As shown best in FIGS. 29 and 31 , the adjustment mechanism MY 1 and adjustment mechanism MY 2 and tension roller adjustment mechanisms TAM 1 and TAM 2 , each have in the plate members PM having an elongated opening 01 in which a yoke Y that sides fore and aft within this opening. An adjustment screw AS having a head with eight detents (grooves) 19 a machined into it keeps the screw from turning on its own. There is a ball spring plunger BSP engaging the adjustment screw AS that upon rotating move the head to reposition the detents and generate a click sound, lock into the selected position. This results in approximately 0.007 inch of fore-aft pulley shaft movement (tightening or loosening), per click (⅛ turn of the screw). In order to adjust belt tracking, the adjustment screw AS is the only thing that needs to be touched. No other screws will need to be loosened or tightened. The adjustment screw AS does not need a jam nut or lock nut because the spring-loaded plunger keeps the screw from turning in either direction.

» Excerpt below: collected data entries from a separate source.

## src/assert_macros.svh

```systemverilog
// Assertion macros shared by the deferred delivery timer queue RTL.
// Included by files that carry concurrent checks; no other dependencies.
`ifndef ASSERT_MACROS_SVH
`define ASSERT_MACROS_SVH

// Same-cycle implication, disabled while reset is asserted.
`define DDTQ_ASSERT_NOW(label, clk, rst_n, ante, cons) \
  label: assert property (@(posedge clk) disable iff (!rst_n) (ante) |-> (cons)) \
    else $error("%m: check failed");

// Next-cycle implication, disabled while reset is asserted.
`define DDTQ_ASSERT_NXT(label, clk, rst_n, ante, cons) \
  label: assert property (@(posedge clk) disable iff (!rst_n) (ante) |=> (cons)) \
    else $error("%m: check failed");

`endif

```

## src/ddtq_pkg.sv

```systemverilog
// Shared types and constants for the deferred delivery timer queue.
// No dependencies; imported by every other file of the block but assert_macros.svh.
`default_nettype none

package ddtq_pkg;

  localparam int TICK_W  = 32;
  localparam int DELAY_W = 20;
  localparam int TGT_W   = 8;
  localparam int PAY_W   = 32;
  localparam int NB_W    = 3;
  localparam int MAX_OUT = 32;
  localparam int CNT_W   = $clog2(MAX_OUT + 1);

  localparam logic CMD_NOTIFY   = 1'b0;
  localparam logic CMD_SCHEDULE = 1'b1;

  localparam logic KIND_DELIVER = 1'b0;
  localparam logic KIND_FULL    = 1'b1;

  typedef struct packed {
    logic [TICK_W-1:0] deadline;
    logic [TGT_W-1:0]  target;
    logic [PAY_W-1:0]  payload;
    logic [NB_W-1:0]   nbytes;
  } slot_entry_t;

  typedef struct packed {
    logic clr;
    logic vld;
    logic busy;
  } cmp_ctl_t;

endpackage

`default_nettype wire

```

## src/ddtq_in_if.sv

```systemverilog
// Input channel of the deferred delivery timer queue: valid/ready plus request fields.
// Depends on ddtq_pkg for the field widths.
`default_nettype none

interface ddtq_in_if import ddtq_pkg::*; ();
  logic               valid;
  logic               ready;
  logic               cmd;
  logic [TICK_W-1:0]  current_tick;
  logic [DELAY_W-1:0] delay_ticks;
  logic [TGT_W-1:0]   target_id;
  logic [PAY_W-1:0]   payload;
  logic [NB_W-1:0]    payload_bytes;

  modport source (output valid, cmd, current_tick, delay_ticks, target_id, payload,
                  payload_bytes, input ready);
  modport sink (input valid, cmd, current_tick, delay_ticks, target_id, payload,
                payload_bytes, output ready);
endinterface

`default_nettype wire

```

## src/ddtq_out_if.sv

```systemverilog
// Result channel of the deferred delivery timer queue: valid/ready plus result fields.
// Depends on ddtq_pkg for the field widths.
`default_nettype none

interface ddtq_out_if import ddtq_pkg::*; ();
  logic             valid;
  logic             ready;
  logic             kind;
  logic [TGT_W-1:0] out_target;
  logic [PAY_W-1:0] out_payload;
  logic [NB_W-1:0]  out_bytes;
  logic             last;

  modport source (output valid, kind, out_target, out_payload, out_bytes, last,
                  input ready);
  modport sink (input valid, kind, out_target, out_payload, out_bytes, last,
                output ready);
endinterface

`default_nettype wire

```

## src/ddtq_slot_ram.sv

```systemverilog
// Job slot memory: deadline, target, payload and byte count per slot.
// One write port, one registered read port. Depends on ddtq_pkg.
`default_nettype none

module ddtq_slot_ram import ddtq_pkg::*; #(
  parameter int DEPTH = 32,
  parameter int AW    = 5
) (
  input  wire logic        clk,
  input  wire logic        wr_en,
  input  wire logic [AW-1:0] wr_addr,
  input  wire slot_entry_t wr_data,
  input  wire logic        rd_en,
  input  wire logic [AW-1:0] rd_addr,
  output slot_entry_t      rd_data
);

  slot_entry_t mem [DEPTH];
  slot_entry_t rd_data_r;

  always_ff @(posedge clk) begin
    if (wr_en) begin
      mem[wr_addr] <= wr_data;
    end
    if (rd_en) begin
      rd_data_r <= mem[rd_addr];
    end
  end

  assign rd_data = rd_data_r;

endmodule

`default_nettype wire

```

## src/ddtq_cmp_unit.sv

```systemverilog
// Shared compare unit: keeps the earliest due job seen during one slot scan.
// Ties keep the earlier (lower) slot. Depends on ddtq_pkg.
`default_nettype none

module ddtq_cmp_unit import ddtq_pkg::*; #(
  parameter int AW = 5
) (
  input  wire logic              clk,
  input  wire logic              rst_n,
  input  wire cmp_ctl_t          ctl,
  input  wire logic [AW-1:0]     idx,
  input  wire logic [TICK_W-1:0] now,
  input  wire slot_entry_t       entry,
  output logic                   best_vld,
  output logic [AW-1:0]          best_idx,
  output slot_entry_t            best
);

  logic        best_vld_r, best_vld_nxt;
  logic [AW-1:0] best_idx_r, best_idx_nxt;
  slot_entry_t best_r, best_nxt;
  logic        due;
  logic        better;

  always_comb begin
    due          = entry.deadline <= now;
    better       = !best_vld_r || (entry.deadline < best_r.deadline);
    best_vld_nxt = best_vld_r;
    best_idx_nxt = best_idx_r;
    best_nxt     = best_r;
    if (ctl.clr) begin
      best_vld_nxt = 1'b0;
    end else if (ctl.vld && ctl.busy && due && better) begin
      best_vld_nxt = 1'b1;
      best_idx_nxt = idx;
      best_nxt     = entry;
    end
  end

  always_ff @(posedge clk) begin
    if (!rst_n) begin
      best_vld_r <= 1'b0;
    end else begin
      best_vld_r <= best_vld_nxt;
    end
    best_idx_r <= best_idx_nxt;
    best_r     <= best_nxt;
  end

  assign best_vld = best_vld_r;
  assign best_idx = best_idx_r;
  assign best     = best_r;

endmodule

`default_nettype wire

```

## src/deferred_delivery_timer_queue.sv

```systemverilog
// Deferred delivery timer queue top level: sequencer, busy bits and result register.
// Uses ddtq_pkg, ddtq_in_if, ddtq_out_if, ddtq_slot_ram, ddtq_cmp_unit, assert_macros.svh.
//
// The block takes one transaction at a time and is not ready while it works on it.
// A schedule with zero delay, or any result, is staged in the pending register and then
// waits for the result register to drain. A schedule with a delay walks the busy bits one
// slot per cycle to find the lowest free slot. A notify runs one pass through the slot
// memory per delivered job plus a final pass that finds nothing more due; each pass
// reads one slot per cycle through the single memory read port. At most 32 jobs go
// out per notify; later due jobs stay stored. The next transaction is accepted while a
// result still waits in the output register.
`default_nettype none
`include "assert_macros.svh"

module deferred_delivery_timer_queue import ddtq_pkg::*; #(
  parameter int JOB_SLOTS = 32
) (
  input wire logic  clk,
  input wire logic  rst_n,
  ddtq_in_if.sink   in_ch,
  ddtq_out_if.source out_ch
);

  localparam int SLOT_W = (JOB_SLOTS > 1) ? $clog2(JOB_SLOTS) : 1;
  localparam logic [SLOT_W-1:0] LAST_SLOT = SLOT_W'(JOB_SLOTS - 1);

  typedef enum logic [4:0] {
    ST_IDLE = 5'b00001,
    ST_FREE = 5'b00010,
    ST_SCAN = 5'b00100,
    ST_PASS = 5'b01000,
    ST_PUT  = 5'b10000
  } state_t;

  state_t               state_r, state_nxt;
  logic [JOB_SLOTS-1:0] busy_r, busy_nxt;
  logic [SLOT_W-1:0]    scan_addr_r, scan_addr_nxt;
  logic                 issue_done_r, issue_done_nxt;
  logic                 rd_vld_r, rd_vld_nxt;
  logic [SLOT_W-1:0]    rd_idx_r, rd_idx_nxt;
  logic [CNT_W-1:0]     n_r, n_nxt;

  logic [TICK_W-1:0]    now_r, now_nxt;
  logic [DELAY_W-1:0]   delay_r, delay_nxt;
  logic [TGT_W-1:0]     tgt_r, tgt_nxt;
  logic [PAY_W-1:0]     pay_r, pay_nxt;
  logic [NB_W-1:0]      nb_r, nb_nxt;

  logic                 pend_vld_r, pend_vld_nxt;
  logic                 pend_kind_r, pend_kind_nxt;
  logic [TGT_W-1:0]     pend_tgt_r, pend_tgt_nxt;
  logic [PAY_W-1:0]     pend_pay_r, pend_pay_nxt;
  logic [NB_W-1:0]      pend_nb_r, pend_nb_nxt;

  logic                 out_valid_r, out_valid_nxt;
  logic                 out_kind_r, out_kind_nxt;
  logic [TGT_W-1:0]     out_tgt_r, out_tgt_nxt;
  logic [PAY_W-1:0]     out_pay_r, out_pay_nxt;
  logic [NB_W-1:0]      out_nb_r, out_nb_nxt;
  logic                 out_last_r, out_last_nxt;

  logic                 in_accept;
  logic                 out_free;
  logic                 take;
  logic [TICK_W:0]      dl_sum;
  logic                 wr_en;
  slot_entry_t          wr_data;
  logic                 rd_en;
  slot_entry_t          rd_data;
  cmp_ctl_t             cmp_ctl;
  logic                 best_vld;
  logic [SLOT_W-1:0]    best_idx;
  slot_entry_t          best;

  assign in_ch.ready = (state_r == ST_IDLE);
  assign in_accept   = in_ch.valid && in_ch.ready;
  assign out_free    = !out_valid_r || out_ch.ready;
  assign take        = best_vld && (n_r != CNT_W'(MAX_OUT));

  assign dl_sum = {1'b0, now_r} + (TICK_W + 1)'(delay_r);

  always_comb begin
    wr_data.deadline = dl_sum[TICK_W] ? {TICK_W{1'b1}} : dl_sum[TICK_W-1:0];
    wr_data.target   = tgt_r;
    wr_data.payload  = pay_r;
    wr_data.nbytes   = nb_r;
  end

  always_comb begin
    state_nxt      = state_r;
    busy_nxt       = busy_r;
    scan_addr_nxt  = scan_addr_r;
    issue_done_nxt = issue_done_r;
    rd_vld_nxt     = 1'b0;
    rd_idx_nxt     = scan_addr_r;
    n_nxt          = n_r;
    now_nxt        = now_r;
    delay_nxt      = delay_r;
    tgt_nxt        = tgt_r;
    pay_nxt        = pay_r;
    nb_nxt         = nb_r;
    pend_vld_nxt   = pend_vld_r;
    pend_kind_nxt  = pend_kind_r;
    pend_tgt_nxt   = pend_tgt_r;
    pend_pay_nxt   = pend_pay_r;
    pend_nb_nxt    = pend_nb_r;
    out_valid_nxt  = out_valid_r && !out_ch.ready;
    out_kind_nxt   = out_kind_r;
    out_tgt_nxt    = out_tgt_r;
    out_pay_nxt    = out_pay_r;
    out_nb_nxt     = out_nb_r;
    out_last_nxt   = out_last_r;
    wr_en          = 1'b0;
    rd_en          = 1'b0;
    cmp_ctl        = '0;

    case (state_r)
      ST_IDLE: begin
        if (in_accept) begin
          now_nxt       = in_ch.current_tick;
          delay_nxt     = in_ch.delay_ticks;
          tgt_nxt       = in_ch.target_id;
          pay_nxt       = in_ch.payload;
          nb_nxt        = in_ch.payload_bytes;
          scan_addr_nxt = '0;
          if (in_ch.cmd == CMD_SCHEDULE) begin
            if (in_ch.delay_ticks == '0) begin
              pend_vld_nxt  = 1'b1;
              pend_kind_nxt = KIND_DELIVER;
              pend_tgt_nxt  = in_ch.target_id;
              pend_pay_nxt  = in_ch.payload;
              pend_nb_nxt   = in_ch.payload_bytes;
              state_nxt     = ST_PUT;
            end else begin
              state_nxt = ST_FREE;
            end
          end else begin
            issue_done_nxt = 1'b0;
            n_nxt          = '0;
            pend_vld_nxt   = 1'b0;
            cmp_ctl.clr    = 1'b1;
            state_nxt      = ST_SCAN;
          end
        end
      end
      ST_FREE: begin
        if (!busy_r[scan_addr_r]) begin
          wr_en                 = 1'b1;
          busy_nxt[scan_addr_r] = 1'b1;
          state_nxt             = ST_IDLE;
        end else if (scan_addr_r == LAST_SLOT) begin
          pend_vld_nxt  = 1'b1;
          pend_kind_nxt = KIND_FULL;
          pend_tgt_nxt  = '0;
          pend_pay_nxt  = '0;
          pend_nb_nxt   = '0;
          state_nxt     = ST_PUT;
        end else begin
          scan_addr_nxt = scan_addr_r + SLOT_W'(1);
        end
      end
      ST_SCAN: begin
        if (!issue_done_r) begin
          rd_en      = 1'b1;
          rd_vld_nxt = 1'b1;
          if (scan_addr_r == LAST_SLOT) begin
            issue_done_nxt = 1'b1;
          end else begin
            scan_addr_nxt = scan_addr_r + SLOT_W'(1);
          end
        end
        cmp_ctl.vld  = rd_vld_r;
        cmp_ctl.busy = busy_r[rd_idx_r];
        if (rd_vld_r && (rd_idx_r == LAST_SLOT)) begin
          state_nxt = ST_PASS;
        end
      end
      ST_PASS: begin
        if (take) begin
          if (!pend_vld_r || out_free) begin
            if (pend_vld_r) begin
              out_valid_nxt = 1'b1;
              out_kind_nxt  = pend_kind_r;
              out_tgt_nxt   = pend_tgt_r;
              out_pay_nxt   = pend_pay_r;
              out_nb_nxt    = pend_nb_r;
              out_last_nxt  = 1'b0;
            end
            pend_vld_nxt       = 1'b1;
            pend_kind_nxt      = KIND_DELIVER;
            pend_tgt_nxt       = best.target;
            pend_pay_nxt       = best.payload;
            pend_nb_nxt        = best.nbytes;
            busy_nxt[best_idx] = 1'b0;
            n_nxt              = n_r + CNT_W'(1);
            cmp_ctl.clr        = 1'b1;
            scan_addr_nxt      = '0;
            issue_done_nxt     = 1'b0;
            state_nxt          = ST_SCAN;
          end
        end else if (pend_vld_r) begin
          state_nxt = ST_PUT;
        end else begin
          state_nxt = ST_IDLE;
        end
      end
      ST_PUT: begin
        if (out_free) begin
          out_valid_nxt = 1'b1;
          out_kind_nxt  = pend_kind_r;
          out_tgt_nxt   = pend_tgt_r;
          out_pay_nxt   = pend_pay_r;
          out_nb_nxt    = pend_nb_r;
          out_last_nxt  = 1'b1;
          pend_vld_nxt  = 1'b0;
          state_nxt     = ST_IDLE;
        end
      end
      default: begin
        state_nxt = ST_IDLE;
      end
    endcase
  end

  always_ff @(posedge clk) begin
    if (!rst_n) begin
      state_r      <= ST_IDLE;
      busy_r       <= '0;
      issue_done_r <= 1'b0;
      rd_vld_r     <= 1'b0;
      n_r          <= '0;
      pend_vld_r   <= 1'b0;
      out_valid_r  <= 1'b0;
    end else begin
      state_r      <= state_nxt;
      busy_r       <= busy_nxt;
      issue_done_r <= issue_done_nxt;
      rd_vld_r     <= rd_vld_nxt;
      n_r          <= n_nxt;
      pend_vld_r   <= pend_vld_nxt;
      out_valid_r  <= out_valid_nxt;
    end
    scan_addr_r <= scan_addr_nxt;
    rd_idx_r    <= rd_idx_nxt;
    now_r       <= now_nxt;
    delay_r     <= delay_nxt;
    tgt_r       <= tgt_nxt;
    pay_r       <= pay_nxt;
    nb_r        <= nb_nxt;
    pend_kind_r <= pend_kind_nxt;
    pend_tgt_r  <= pend_tgt_nxt;
    pend_pay_r  <= pend_pay_nxt;
    pend_nb_r   <= pend_nb_nxt;
    out_kind_r  <= out_kind_nxt;
    out_tgt_r   <= out_tgt_nxt;
    out_pay_r   <= out_pay_nxt;
    out_nb_r    <= out_nb_nxt;
    out_last_r  <= out_last_nxt;
  end

  ddtq_slot_ram #(
    .DEPTH (JOB_SLOTS),
    .AW    (SLOT_W)
  ) u_ram (
    .clk     (clk),
    .wr_en   (wr_en),
    .wr_addr (scan_addr_r),
    .wr_data (wr_data),
    .rd_en   (rd_en),
    .rd_addr (scan_addr_r),
    .rd_data (rd_data)
  );

  ddtq_cmp_unit #(
    .AW (SLOT_W)
  ) u_cmp (
    .clk      (clk),
    .rst_n    (rst_n),
    .ctl      (cmp_ctl),
    .idx      (rd_idx_r),
    .now      (now_r),
    .entry    (rd_data),
    .best_vld (best_vld),
    .best_idx (best_idx),
    .best     (best)
  );

  assign out_ch.valid       = out_valid_r;
  assign out_ch.kind        = out_kind_r;
  assign out_ch.out_target  = out_tgt_r;
  assign out_ch.out_payload = out_pay_r;
  assign out_ch.out_bytes   = out_nb_r;
  assign out_ch.last        = out_last_r;

  `DDTQ_ASSERT_NXT(a_busy_after_accept, clk, rst_n, in_accept, !in_ch.ready)
  `DDTQ_ASSERT_NOW(a_best_is_busy, clk, rst_n, (state_r == ST_PASS) && best_vld,
                   busy_r[best_idx])
  `DDTQ_ASSERT_NXT(a_taken_slot_freed, clk, rst_n,
                   (state_r == ST_PASS) && take && (!pend_vld_r || out_free),
                   !busy_r[$past(best_idx)])
  `DDTQ_ASSERT_NOW(a_count_bound, clk, rst_n, 1'b1, n_r <= CNT_W'(MAX_OUT))

endmodule

`default_nettype wire

```

## src/flat_wrapper.sv

```systemverilog
// flat-port wrapper written by rule: the top's interface ports become plain ports
module deferred_delivery_timer_queue_flat import ddtq_pkg::*;
#(
  parameter int JOB_SLOTS = 32
)
  (clk, rst_n, in_ch_valid, in_ch_cmd, in_ch_current_tick, in_ch_delay_ticks, in_ch_target_id, in_ch_payload, in_ch_payload_bytes, in_ch_ready, out_ch_valid, out_ch_kind, out_ch_out_target, out_ch_out_payload, out_ch_out_bytes, out_ch_last, out_ch_ready);
  ddtq_in_if in_ch_i ();
  ddtq_out_if out_ch_i ();
  input wire logic clk;
  input wire logic rst_n;
  input wire logic [$bits(in_ch_i.valid)-1:0] in_ch_valid;
  input wire logic [$bits(in_ch_i.cmd)-1:0] in_ch_cmd;
  input wire logic [$bits(in_ch_i.current_tick)-1:0] in_ch_current_tick;
  input wire logic [$bits(in_ch_i.delay_ticks)-1:0] in_ch_delay_ticks;
  input wire logic [$bits(in_ch_i.target_id)-1:0] in_ch_target_id;
  input wire logic [$bits(in_ch_i.payload)-1:0] in_ch_payload;
  input wire logic [$bits(in_ch_i.payload_bytes)-1:0] in_ch_payload_bytes;
  output wire logic [$bits(in_ch_i.ready)-1:0] in_ch_ready;
  output wire logic [$bits(out_ch_i.valid)-1:0] out_ch_valid;
  output wire logic [$bits(out_ch_i.kind)-1:0] out_ch_kind;
  output wire logic [$bits(out_ch_i.out_target)-1:0] out_ch_out_target;
  output wire logic [$bits(out_ch_i.out_payload)-1:0] out_ch_out_payload;
  output wire logic [$bits(out_ch_i.out_bytes)-1:0] out_ch_out_bytes;
  output wire logic [$bits(out_ch_i.last)-1:0] out_ch_last;
  input wire logic [$bits(out_ch_i.ready)-1:0] out_ch_ready;
  assign in_ch_i.valid = in_ch_valid;
  assign in_ch_i.cmd = in_ch_cmd;
  assign in_ch_i.current_tick = in_ch_current_tick;
  assign in_ch_i.delay_ticks = in_ch_delay_ticks;
  assign in_ch_i.target_id = in_ch_target_id;
  assign in_ch_i.payload = in_ch_payload;
  assign in_ch_i.payload_bytes = in_ch_payload_bytes;
  assign in_ch_ready = in_ch_i.ready;
  assign out_ch_valid = out_ch_i.valid;
  assign out_ch_kind = out_ch_i.kind;
  assign out_ch_out_target = out_ch_i.out_target;
  assign out_ch_out_payload = out_ch_i.out_payload;
  assign out_ch_out_bytes = out_ch_i.out_bytes;
  assign out_ch_last = out_ch_i.last;
  assign out_ch_i.ready = out_ch_ready;
  deferred_delivery_timer_queue #(.JOB_SLOTS(JOB_SLOTS)) u_core (.clk(clk), .rst_n(rst_n), .in_ch(in_ch_i), .out_ch(out_ch_i));
endmodule
```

Belt tension adjustment relies on moving the position of the tension rollers TR 1 and TR 2 . The main purpose of the tension rollers TR 1 and TR 2 is to increase the amount that the belt wraps around the drive pulley in order to improve belt-to-pulley traction. In our case, we are using the tension rollers TR 1 and TR as belt tension adjusters too. Note that the tension rollers TR 1 and TR 2 have flanges F to help to center the belts. Most of the belt tracking must be taken care of by using the tracking adjusters as described earlier. These flanges F will quickly wear out a belt along its edges if the belt tracking is significantly off. Like the tension roller adjustment mechanisms TAM 1 and TAM 2 discussed above, adjustment of the belt tension is made by simply turning the adjustment screw AS using a hex wrench. No other screws need to be loosened or tightened. Because the adjusters are buried deep into the crowded belt housing four 1.375 inch diameter access holes in the side of the belt housing 14 allow for adjustment of the belt tension. These holes will allow an inch drive ratchet wrench to enter for quick tension adjustments. The access holes will be plugged with semi-permanent plastic caps. 18

Scope of the Invention

The above presents a description of the best mode we contemplate of carrying out our apparatus for transport a person and method, and of the manner and process of making and using them, in such full, clear, concise, and exact terms as to enable a person skilled in the art to make and use. Our apparatus for transport a person and method is, however, susceptible to modifications and alternate constructions from the illustrative embodiment discussed above which are fully equivalent. Consequently, it is not the intention to limit our apparatus for transport a person and method to the particular embodiment disclosed. On the contrary, our intention is to cover all modifications and alternate constructions coming within the spirit and scope of our apparatus for transport a person and method as generally expressed by the following claims, which particularly point out and distinctly claim the subject matter of my our invention.